Via libera dell’Aula della Camera alla seconda fiducia posta dal governo sulla riforma del mercato del lavoro. I sì sono stati 430, i no sono stati 74, le astensioni 11. Dopo aver incassato la prima fiducia posta dall’esecutivo sugli articoli da 1 a 21 della riforma del mercato del lavoro (flessibilità in entrata e articolo 18), è arrivato quindi l’ok anche al secondo pacchetto di misure (sugli articoli che riguardano gli ammortizzatori sociali). Oggi ci saranno invece i voti di fiducia sul terzo e sul quarto emendamento. Il governo ha infatti posto quattro fiducie su altrettante parti su cui è stato suddiviso il provvedimento già approvato dal Senato. Seguiranno l’esame degli ordini del giorno e il voto finale sul disegno di legge, alla vigilia dunque del vertice europeo, per poter presentarsi al Consiglio europeo di giovedì con il testo approvato.
Le dichiarazioni di voto finale inizieranno sempre questo pomeriggio a partire dalle 17, per passare all’approvazione definitiva del disegno di legge attesa in tardo pomeriggio. La strada era apparsa spianata dopo che lunedì l’Aula della Camera ha respinto le pregiudiziali di costituzionalità presentate dall’Idv e dalla Lega.
Nella discussione generale che si è svolta ieri in mattinata, in un’aula semideserta – di fronte a meno di una ventina di deputati, mentre per il governo erano presenti il ministro del Lavoro Elsa Fornero, con il viceministro Michel Martone e il sottosegretario ai Rapporti con il Parlamento, Giampaolo D’Andrea – uno dei due relatori del Ddl, Giuliano Cazzola (Pdl) ha ribadito che il voto favorevole della maggioranza è «ampiamente condizionato all’impegno assunto dal Governo di modificare il provvedimento in esame in tempi politicamente sostenibili».
Il riferimento è alla richiesta di accelerazione del via libera alla riforma sollecitata da Palazzo Chigi mercoledì scorso, in un comunicato che impegna l’Esecutivo a risolvere «tempestivamente, con appropriate iniziative legislative, altri problemi posti dai gruppi parlamentari», in particolare «la questione degli esodati e alcuni aspetti della flessibilità in entrata e degli ammortizzatori sociali», anche «sulla base delle costruttive proposte provenienti dai gruppi di maggioranza». Più nel dettaglio sugli esodati la platea dei 65mila “salvaguardati” dal decreto del governo si allargherà ad altri 55mila lavoratori, spostando dal 4 al 31 dicembre la scadenza degli accordi sulla mobilità o cassa integrazione, che potranno andare in pensione con le vecchie regole ante-riforma Fornero.

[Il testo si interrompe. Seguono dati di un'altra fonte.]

==> src/rtl/mips_pkg.sv <==
`default_nettype none
// ============================================================================
// Module   : mips_pkg
// Purpose  : Shared encodings for the MIPS decode/execute slice: opcode and
//            funct constants, ALU op classes, ALU function codes, the decoded
//            control bundle type, and the funct -> ALU function mapping.
// Revision : 1.0  initial release
// ============================================================================
package mips_pkg;

  // Opcodes, instruction bits [31:26]
  localparam logic [5:0] c_OP_RTYPE = 6'b000000;
  localparam logic [5:0] c_OP_LW    = 6'b100011;
  localparam logic [5:0] c_OP_SW    = 6'b101011;
  localparam logic [5:0] c_OP_BEQ   = 6'b000100;
  localparam logic [5:0] c_OP_BNE   = 6'b000101;
  localparam logic [5:0] c_OP_ADDI  = 6'b001000;
  localparam logic [5:0] c_OP_J     = 6'b000010;

  // R-type funct field, instruction bits [5:0]
  localparam logic [5:0] c_FN_ADD = 6'b100000;
  localparam logic [5:0] c_FN_SUB = 6'b100010;
  localparam logic [5:0] c_FN_AND = 6'b100100;
  localparam logic [5:0] c_FN_OR  = 6'b100101;
  localparam logic [5:0] c_FN_SLT = 6'b101010;
  localparam logic [5:0] c_FN_NOR = 6'b100111;

  // ALU op class produced by the main decoder
  localparam logic [1:0] c_ALUOP_ADD   = 2'b00;
  localparam logic [1:0] c_ALUOP_SUB   = 2'b01;
  localparam logic [1:0] c_ALUOP_FUNCT = 2'b10;
  localparam logic [1:0] c_ALUOP_RSVD  = 2'b11;

  // ALU function codes
  localparam logic [3:0] c_ALUCTL_AND = 4'b0000;
  localparam logic [3:0] c_ALUCTL_OR  = 4'b0001;
  localparam logic [3:0] c_ALUCTL_ADD = 4'b0010;
  localparam logic [3:0] c_ALUCTL_SUB = 4'b0110;
  localparam logic [3:0] c_ALUCTL_SLT = 4'b0111;
  localparam logic [3:0] c_ALUCTL_NOR = 4'b1100;

  // Decoded control bundle
  typedef struct packed {
    logic       regdst;
    logic       branch_eq;
    logic       branch_ne;
    logic       memread;
    logic       memwrite;
    logic       memtoreg;
    logic       regwrite;
    logic       alusrc;
    logic       jump;
    logic [1:0] aluop;
  } ctrl_t;

  // R-type funct to ALU function code; unlisted functs fall back to AND
  function automatic logic [3:0] funct_to_aluctl(input logic [5:0] funct);
    logic [3:0] v_ctl;
    case (funct)
      c_FN_ADD: v_ctl = c_ALUCTL_ADD;
      c_FN_SUB: v_ctl = c_ALUCTL_SUB;
      c_FN_AND: v_ctl = c_ALUCTL_AND;
      c_FN_OR:  v_ctl = c_ALUCTL_OR;
      c_FN_SLT: v_ctl = c_ALUCTL_SLT;
      c_FN_NOR: v_ctl = c_ALUCTL_NOR;
      default:  v_ctl = c_ALUCTL_AND;
    endcase
    return v_ctl;
  endfunction

endpackage : mips_pkg
`default_nettype wire

==> src/rtl/mips_decode_exec_alu_core.sv <==
`default_nettype none
// ============================================================================
// Module   : alu_core
// Purpose  : Combinational ALU datapath and zero flag. The zero flag is
//            derived from the very result presented on o_result.
// Ports    : i_a      - operand A
//            i_b      - operand B (already muxed between rt data and imm)
//            i_aluctl - ALU function code
//            o_result - ALU result, wraps modulo 2^W
//            o_zero   - high when o_result is all zeros
// Revision : 1.0  initial release
// ============================================================================
module alu_core
  import mips_pkg::*;
#(
  parameter int W = 32
) (
  input  logic [W-1:0] i_a,
  input  logic [W-1:0] i_b,
  input  logic [3:0]   i_aluctl,
  output logic [W-1:0] o_result,
  output logic         o_zero
);

  logic         w_lt;
  logic [W-1:0] w_result;

  assign w_lt = $signed(i_a) < $signed(i_b);

  always_comb begin
    w_result = '0;
    case (i_aluctl)
      c_ALUCTL_AND: w_result = i_a & i_b;
      c_ALUCTL_OR:  w_result = i_a | i_b;
      c_ALUCTL_ADD: w_result = i_a + i_b;
      c_ALUCTL_SUB: w_result = i_a - i_b;
      c_ALUCTL_SLT: w_result = {{(W-1){1'b0}}, w_lt};
      c_ALUCTL_NOR: w_result = ~(i_a | i_b);
      default:      w_result = '0;
    endcase
  end

  assign o_result = w_result;
  assign o_zero   = (w_result == '0);

endmodule : alu_core
`default_nettype wire

==> src/rtl/mips_decode_exec.sv <==
`default_nettype none
// ============================================================================
// Module   : mips_decode_exec
// Purpose  : Single-cycle MIPS main decoder, ALU control and ALU, with every
//            output registered (latency 1, one instruction per cycle).
// Ports    : clk, rst            - clock, synchronous active-high reset
//            bubble              - zero the registered control outputs
//            opcode, funct       - instruction fields [31:26] and [5:0]
//            a, b, seimm         - rs data, rt data, sign-extended immediate
//            regdst ... jump     - registered control flags
//            aluop, aluctl       - registered ALU op class / function code
//            result, zero        - registered ALU result and its zero flag
// Revision : 1.0  initial release
// ============================================================================
module mips_decode_exec
  import mips_pkg::*;
#(
  parameter int W = 32
) (
  input  logic         clk,
  input  logic         rst,
  input  logic         bubble,
  input  logic [5:0]   opcode,
  input  logic [5:0]   funct,
  input  logic [W-1:0] a,
  input  logic [W-1:0] b,
  input  logic [W-1:0] seimm,
  output logic         regdst,
  output logic         branch_eq,
  output logic         branch_ne,
  output logic         memread,
  output logic         memwrite,
  output logic         memtoreg,
  output logic         regwrite,
  output logic         alusrc,
  output logic         jump,
  output logic [1:0]   aluop,
  output logic [3:0]   aluctl,
  output logic [W-1:0] result,
  output logic         zero
);

  ctrl_t        w_ctrl;
  logic         w_known_op;
  logic [3:0]   w_aluctl;
  logic [W-1:0] w_opb;
  logic [W-1:0] w_result;
  logic         w_zero;

  ctrl_t        r_ctrl;
  logic [3:0]   r_aluctl;
  logic [W-1:0] r_result;
  logic         r_zero;

  // Main decoder
  always_comb begin
    w_ctrl     = '0;
    w_known_op = 1'b1;
    case (opcode)
      c_OP_RTYPE: begin
        w_ctrl.regdst   = 1'b1;
        w_ctrl.regwrite = 1'b1;
        w_ctrl.aluop    = c_ALUOP_FUNCT;
      end
      c_OP_LW: begin
        w_ctrl.memread  = 1'b1;
        w_ctrl.memtoreg = 1'b1;
        w_ctrl.regwrite = 1'b1;
        w_ctrl.alusrc   = 1'b1;
        w_ctrl.aluop    = c_ALUOP_ADD;
      end
      c_OP_SW: begin
        w_ctrl.memwrite = 1'b1;
        w_ctrl.alusrc   = 1'b1;
        w_ctrl.aluop    = c_ALUOP_ADD;
      end
      c_OP_BEQ: begin
        w_ctrl.branch_eq = 1'b1;
        w_ctrl.aluop     = c_ALUOP_SUB;
      end
      c_OP_BNE: begin
        w_ctrl.branch_ne = 1'b1;
        w_ctrl.aluop     = c_ALUOP_SUB;
      end
      c_OP_ADDI: begin
        w_ctrl.regwrite = 1'b1;
        w_ctrl.alusrc   = 1'b1;
        w_ctrl.aluop    = c_ALUOP_ADD;
      end
      c_OP_J: begin
        w_ctrl.jump  = 1'b1;
        w_ctrl.aluop = c_ALUOP_ADD;
      end
      default: begin
        w_known_op = 1'b0;
      end
    endcase
  end

  // ALU control. Unrecognised opcodes share aluop=00 with loads/stores but
  // must not add: they fall through to AND, so they are split out here.
  always_comb begin
    w_aluctl = c_ALUCTL_AND;
    case (w_ctrl.aluop)
      c_ALUOP_ADD:   w_aluctl = w_known_op ? c_ALUCTL_ADD : c_ALUCTL_AND;
      c_ALUOP_SUB:   w_aluctl = c_ALUCTL_SUB;
      c_ALUOP_FUNCT: w_aluctl = funct_to_aluctl(funct);
      default:       w_aluctl = c_ALUCTL_AND;
    endcase
  end

  assign w_opb = w_ctrl.alusrc ? seimm : b;

  alu_core #(
    .W (W)
  ) u_alu_core (
    .i_a      (a),
    .i_b      (w_opb),
    .i_aluctl (w_aluctl),
    .o_result (w_result),
    .o_zero   (w_zero)
  );

  // Output register. A bubble clears only the control side; the datapath
  // still captures this cycle's ALU output.
  always_ff @(posedge clk) begin
    if (rst) begin
      r_ctrl   <= '0;
      r_aluctl <= '0;
      r_result <= '0;
      r_zero   <= 1'b0;
    end else begin
      r_result <= w_result;
      r_zero   <= w_zero;
      if (bubble) begin
        r_ctrl   <= '0;
        r_aluctl <= '0;
      end else begin
        r_ctrl   <= w_ctrl;
        r_aluctl <= w_aluctl;
      end
    end
  end

  assign regdst    = r_ctrl.regdst;
  assign branch_eq = r_ctrl.branch_eq;
  assign branch_ne = r_ctrl.branch_ne;
  assign memread   = r_ctrl.memread;
  assign memwrite  = r_ctrl.memwrite;
  assign memtoreg  = r_ctrl.memtoreg;
  assign regwrite  = r_ctrl.regwrite;
  assign alusrc    = r_ctrl.alusrc;
  assign jump      = r_ctrl.jump;
  assign aluop     = r_ctrl.aluop;
  assign aluctl    = r_aluctl;
  assign result    = r_result;
  assign zero      = r_zero;

endmodule : mips_decode_exec
`default_nettype wire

Per Cazzola – che ha parlato anche a nome dell’altro relatore di maggioranza, Cesare Damiano (Pd) – va respinta un’interpretazione secondo la quale «i partiti, con la testa rivolta all’indietro, opporrebbero resistenze conservatrici allo spirito innovatore impersonato dal Governo». Il relatore ieri si è soffermato sulle criticità dell’articolato evidenziate dalle parti sociali, ricordando che nelle audizioni si è preso atto di una «larga convergenza tra organizzazioni imprenditoriali e sindacali» che, «pur essendo consapevoli dei problemi che questa legge non solo non risolve, ma crea, hanno ritenuto doveroso garantire al Governo l’appoggio richiesto in una fase delicata come l’attuale».

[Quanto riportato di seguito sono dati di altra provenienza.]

### src/rtl/if_stage_fetch_buf_if.sv
// Fetch-stage bundle: split req/ack instruction SRAM bus, redirect port and IF->ID handshake.
// master = the fetch stage, slave = the SRAM / ID / redirect side.
interface if_stage_fetch_buf_if;
    logic         inst_sram_req;
    logic         inst_sram_wr;
    logic [1:0]   inst_sram_size;
    logic [3:0]   inst_sram_wstrb;
    logic [31:0]  inst_sram_addr;
    logic [31:0]  inst_sram_wdata;
    logic         inst_sram_addr_ok;
    logic         inst_sram_data_ok;
    logic [31:0]  inst_sram_rdata;
    logic         flush_valid;
    logic [31:0]  flush_target;
    logic         ID_allowin;
    logic         IF_to_ID_valid;
    logic [111:0] IF_to_ID_BUS;

    modport master (
        output inst_sram_req, inst_sram_wr, inst_sram_size, inst_sram_wstrb,
               inst_sram_addr, inst_sram_wdata, IF_to_ID_valid, IF_to_ID_BUS,
        input  inst_sram_addr_ok, inst_sram_data_ok, inst_sram_rdata,
               flush_valid, flush_target, ID_allowin
    );

    modport slave (
        input  inst_sram_req, inst_sram_wr, inst_sram_size, inst_sram_wstrb,
               inst_sram_addr, inst_sram_wdata, IF_to_ID_valid, IF_to_ID_BUS,
        output inst_sram_addr_ok, inst_sram_data_ok, inst_sram_rdata,
               flush_valid, flush_target, ID_allowin
    );
endinterface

Il ministro Fornero ha ribadito le ragioni della riforma del mercato del lavoro: «È stata chiesta da istituzioni internazionali che se hanno chiesto che il Parlamento approvi la riforma non è per approvare una qualunque riforma ma perché hanno visto le luci e hanno visto i lati positivi – ha detto–. Anche se nessuno l’ha mai definita perfetta è articolata e complessa». Secondo il ministro Fornero, peraltro, «la ricerca della perfezione non porta da nessuna parte», mentre «risolvere i problemi in modo pragmatico può permettere al paese di raggiungere nuovi traguardi di occupazione». Proprio in nome di un approccio pragmatico, Fornero assicura «un monitoraggio sul modello tedesco», e «anche per questo la riforma merita di essere approvata».
L’obiettivo, per il ministro Fornero, è «ritarare la flessibilità in entrata per dare alle imprese un giusto grado di flessibilità, ostacolando l’uso cattivo di questa flessibilità che ha condotto al precariato». Alle critiche rivolte dagli imprenditori all’articolato, il ministro risponde «va riconosciuto che la flessibilità è un valore per le imprese», e «non è mai stato intenzione di questo Governo penalizzare le imprese», perché «è dall’impresa e non dai sussidi pubblici che viene lavoro buono».